Había unos griegos que habían subido a Jerusalén para adorar a
Dios durante la fiesta de Pascua. Éstos se acercaron a Felipe de Betsaida de
Galilea, y le dijeron: "Señor, queremos ver a Jesús". Felipe fue a
decírselo a Andrés, y ambos se lo dijeron a Jesús. Él les respondió: "Ha
llegado la hora en que el Hijo del hombre va a ser glorificado. Les aseguro que
si el grano de trigo que cae en la tierra no muere, queda solo; pero si muere,
da mucho fruto. El que tiene apego a su vida la perderá; y el que no está
apegado a su vida en este mundo, la conservará para la Vida eterna. El que
quiera servirme que me siga, y donde yo esté, estará también mi servidor. El
que quiera servirme, será honrado por mi Padre. Mi alma ahora está turbada. ¿Y
qué diré: "Padre, líbrame de esta hora"? ¡Si para eso he llegado a
esta hora! ¡Padre, glorifica tu Nombre!". Entonces se oyó una voz del
cielo: "Ya lo he glorificado y lo volveré a glorificar". La multitud,
que estaba presente y oyó estas palabras, pensaba que era un trueno. Otros
decían: "Le ha hablado un ángel". Jesús respondió: "Esta voz no
se oyó por mí, sino por ustedes. Ahora ha llegado el juicio de este mundo,
ahora el Príncipe de este mundo será arrojado afuera; y cuando yo sea levantado
en alto sobre la tierra, atraeré a todos hacia mí".
Palabra del Señor.
Homilía
del Santo Padre Benedicto XVI.
Parque Expo Bicentenario de León.
México. 25-03-12
Me complace estar entre
ustedes, y deseo agradecer vivamente a Monseñor José Guadalupe Martín Rábago,
Arzobispo de León, sus amables palabras de bienvenida.
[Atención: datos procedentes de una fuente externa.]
`config.mk`:
```
export PLATFORM = sky130hd
export DESIGN_NAME = capture_top
export DESIGN_NICKNAME = d
export VERILOG_FILES = /design/src/hw/capture_pkg.sv /design/src/hw/trig_ctrl_if.sv /design/src/hw/capture_top.sv /design/src/hw/sample_capture.sv /design/src/hw/trigger_unit.sv /design/src/hw/sample_buffer.sv
export VERILOG_INCLUDE_DIRS = /design/src /design/src/include
export SDC_FILE = /design/constraint.sdc
export NUM_CORES = 2
export LEC_CHECK = 0
export BUFFER_PORTS_ARGS = -buffer_cell sky130_fd_sc_hd__buf_4
export CAP_MARGIN = 20
export CORE_MARGIN = 5
export CORE_UTILIZATION = 30
export DETAILED_ROUTE_END_ITERATION = 7
export MAX_ROUTING_LAYER = met4
export PLACE_DENSITY = 0.55
export SKIP_LAST_GASP = 1
export SLEW_MARGIN = 20
export SYNTH_ARGS = -nofsm -noshare
export SYNTH_HDL_FRONTEND = slang
export SYNTH_SLANG_ARGS = --single-unit
```
`constraint.sdc`:
```
create_clock -name adc_clk -period 5 [get_ports adc_clk]
set_clock_uncertainty 0.05 [all_clocks]
set_input_delay 1.5 -clock adc_clk [delete_from_list [all_inputs] [get_ports adc_clk]]
set_output_delay 1.5 -clock adc_clk [all_outputs]
set_load 0.01 [all_outputs]
```
File: src/logic/ramio_settings.svh
`ifndef RAMIO_SETTINGS_SVH
`define RAMIO_SETTINGS_SVH

`define CPU_ADDR_BITS 32
`define CPU_DATA_BITS 32
`define RAM_ADDR_BITS 21                        // burst byte address
`define LINE_ADDR_BITS (`RAM_ADDR_BITS - 3)     // 8 bytes per line
`define LINE_INDEX_BITS 4                       // 16 cache lines
`define BR_DATA_BITS 64
`define BR_WRITE_GAP 4                          // idle cycles after a write command

`endif

File: src/logic/cpu_bus_pkg.sv
`include "ramio_settings.svh"

// ---------------------------------------------------------------------------
// cpu side of ramio: access kinds and the decoded operation
// ---------------------------------------------------------------------------
package cpu_bus_pkg;

  typedef enum logic [1:0] {
    WR_NONE = 2'd0,
    WR_BYTE = 2'd1,
    WR_HALF = 2'd2,
    WR_WORD = 2'd3
  } write_type_t;

  // bit 2 marks the zero-extended loads
  typedef enum logic [2:0] {
    RD_NONE   = 3'd0,
    RD_BYTE   = 3'd1,
    RD_HALF   = 3'd2,
    RD_WORD   = 3'd3,
    RD_BYTE_U = 3'd5,
    RD_HALF_U = 3'd6
  } read_type_t;

  typedef struct packed {
    logic [`LINE_ADDR_BITS-1:0]  line_addr;  // address above the line offset
    logic                        is_write;
    logic [`BR_DATA_BITS/8-1:0]  byte_mask;  // lanes touched by a write
    logic [`BR_DATA_BITS-1:0]    wr_data;    // already in lane position
    logic [2:0]                  offset;
    read_type_t                  read_type;
  } mem_op_t;

endpackage

File: src/logic/burst_ram_pkg.sv
`include "ramio_settings.svh"

// ---------------------------------------------------------------------------
// burst side of ramio: line data and controller commands
// ---------------------------------------------------------------------------
package burst_ram_pkg;

  typedef logic [`BR_DATA_BITS-1:0] line_t;

  typedef enum logic {
    BR_READ  = 1'b0,
    BR_WRITE = 1'b1
  } br_cmd_kind_t;

  typedef struct packed {
    br_cmd_kind_t                cmd;
    logic [`RAM_ADDR_BITS-1:0]   addr;       // byte address, line aligned
    line_t                       wr_data;
    logic [`BR_DATA_BITS/8-1:0]  data_mask;  // 0 writes the byte
  } br_cmd_t;

  // hit line on its way to the load aligner
  typedef struct packed {
    line_t                    data;
    logic [2:0]               offset;
    cpu_bus_pkg::read_type_t  read_type;
  } load_rsp_t;

endpackage

File: src/logic/access_decode.sv
`timescale 1ns/1ps
`include "ramio_settings.svh"

module access_decode (
  input  logic                        clk,
  input  logic                        reset,
  input  logic                        enable,
  input  cpu_bus_pkg::write_type_t    write_type,
  input  cpu_bus_pkg::read_type_t     read_type,
  input  logic [`CPU_ADDR_BITS-1:0]   address,
  input  logic [`CPU_DATA_BITS-1:0]   data_in,
  input  logic                        op_ready,
  output logic                        busy,
  output cpu_bus_pkg::mem_op_t        op,
  output logic                        op_valid
);

  cpu_bus_pkg::mem_op_t next_op;
  logic [`BR_DATA_BITS/8-1:0] lane_mask;
  logic [`BR_DATA_BITS-1:0] wide_data;
  logic accept;

  // slot full and the cache not taking it this cycle
  assign busy = op_valid && !op_ready;
  assign accept = enable && !busy;

  assign wide_data = `BR_DATA_BITS'(data_in);

  always_comb begin
    case (write_type)
      cpu_bus_pkg::WR_BYTE: lane_mask = 8'h01;
      cpu_bus_pkg::WR_HALF: lane_mask = 8'h03;
      cpu_bus_pkg::WR_WORD: lane_mask = 8'h0f;
      default:              lane_mask = 8'h00;  // read
    endcase
  end

  always_comb begin
    next_op = '0;
    next_op.line_addr = address[`RAM_ADDR_BITS-1:3];
    next_op.offset = address[2:0];
    next_op.is_write = (write_type != cpu_bus_pkg::WR_NONE);
    next_op.byte_mask = lane_mask << address[2:0];
    next_op.wr_data = wide_data << {address[2:0], 3'b000};  // move into lane
    next_op.read_type = read_type;
  end

  // one-entry output slot
  always_ff @(posedge clk) begin
    if (reset) begin
      op_valid <= 1'b0;
    end else if (accept) begin
      op_valid <= 1'b1;
    end else if (op_ready) begin
      op_valid <= 1'b0;
    end
  end

  always_ff @(posedge clk) begin
    if (accept) begin
      op <= next_op;
    end
  end

endmodule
Saludo al episcopado
mexicano, así como a los Señores Cardenales y demás Obispos aquí presentes, en
particular a los procedentes de Latinoamérica y el Caribe. Vaya también mi
saludo caluroso a las Autoridades que nos acompañan, así como a todos los que
se han congregado para participar en esta Santa Misa presidida por el Sucesor
de Pedro.
«Crea en mí, Señor, un corazón
puro» (Sal 50,12), hemos
invocado en el salmo responsorial. Esta exclamación muestra la profundidad con
la que hemos de prepararnos para celebrar la próxima semana el gran misterio de
la pasión, muerte y resurrección del Señor. Nos ayuda asimismo a mirar muy
dentro del corazón humano, especialmente en los momentos de dolor y de
esperanza a la vez, como los que atraviesa en la actualidad el pueblo mexicano
y también otros de Latinoamérica.
El anhelo de un corazón puro,
sincero, humilde, aceptable a Dios, era muy sentido ya por Israel, a medida que
tomaba conciencia de la persistencia del mal y del pecado en su seno, como un
poder prácticamente implacable e imposible de superar. Quedaba sólo confiar en
la misericordia de Dios omnipotente y la esperanza de que él cambiara desde
dentro, desde el corazón, una situación insoportable, oscura y sin futuro. Así
fue abriéndose paso el recurso a la misericordia infinita del Señor, que no
quiere la muerte del pecador, sino que se convierta y viva (cf. Ez 33,11). Un corazón puro, un corazón
nuevo, es el que se reconoce impotente por sí mismo, y se pone en manos de Dios
para seguir esperando en sus promesas. De este modo, el salmista puede decir
convencido al Señor: «Volverán a ti los pecadores» (Sal 50,15). Y, hacia el final del salmo,
dará una explicación que es al mismo tiempo una firme confesión de fe: «Un
corazón quebrantado y humillado, tú no lo desprecias» (v. 19).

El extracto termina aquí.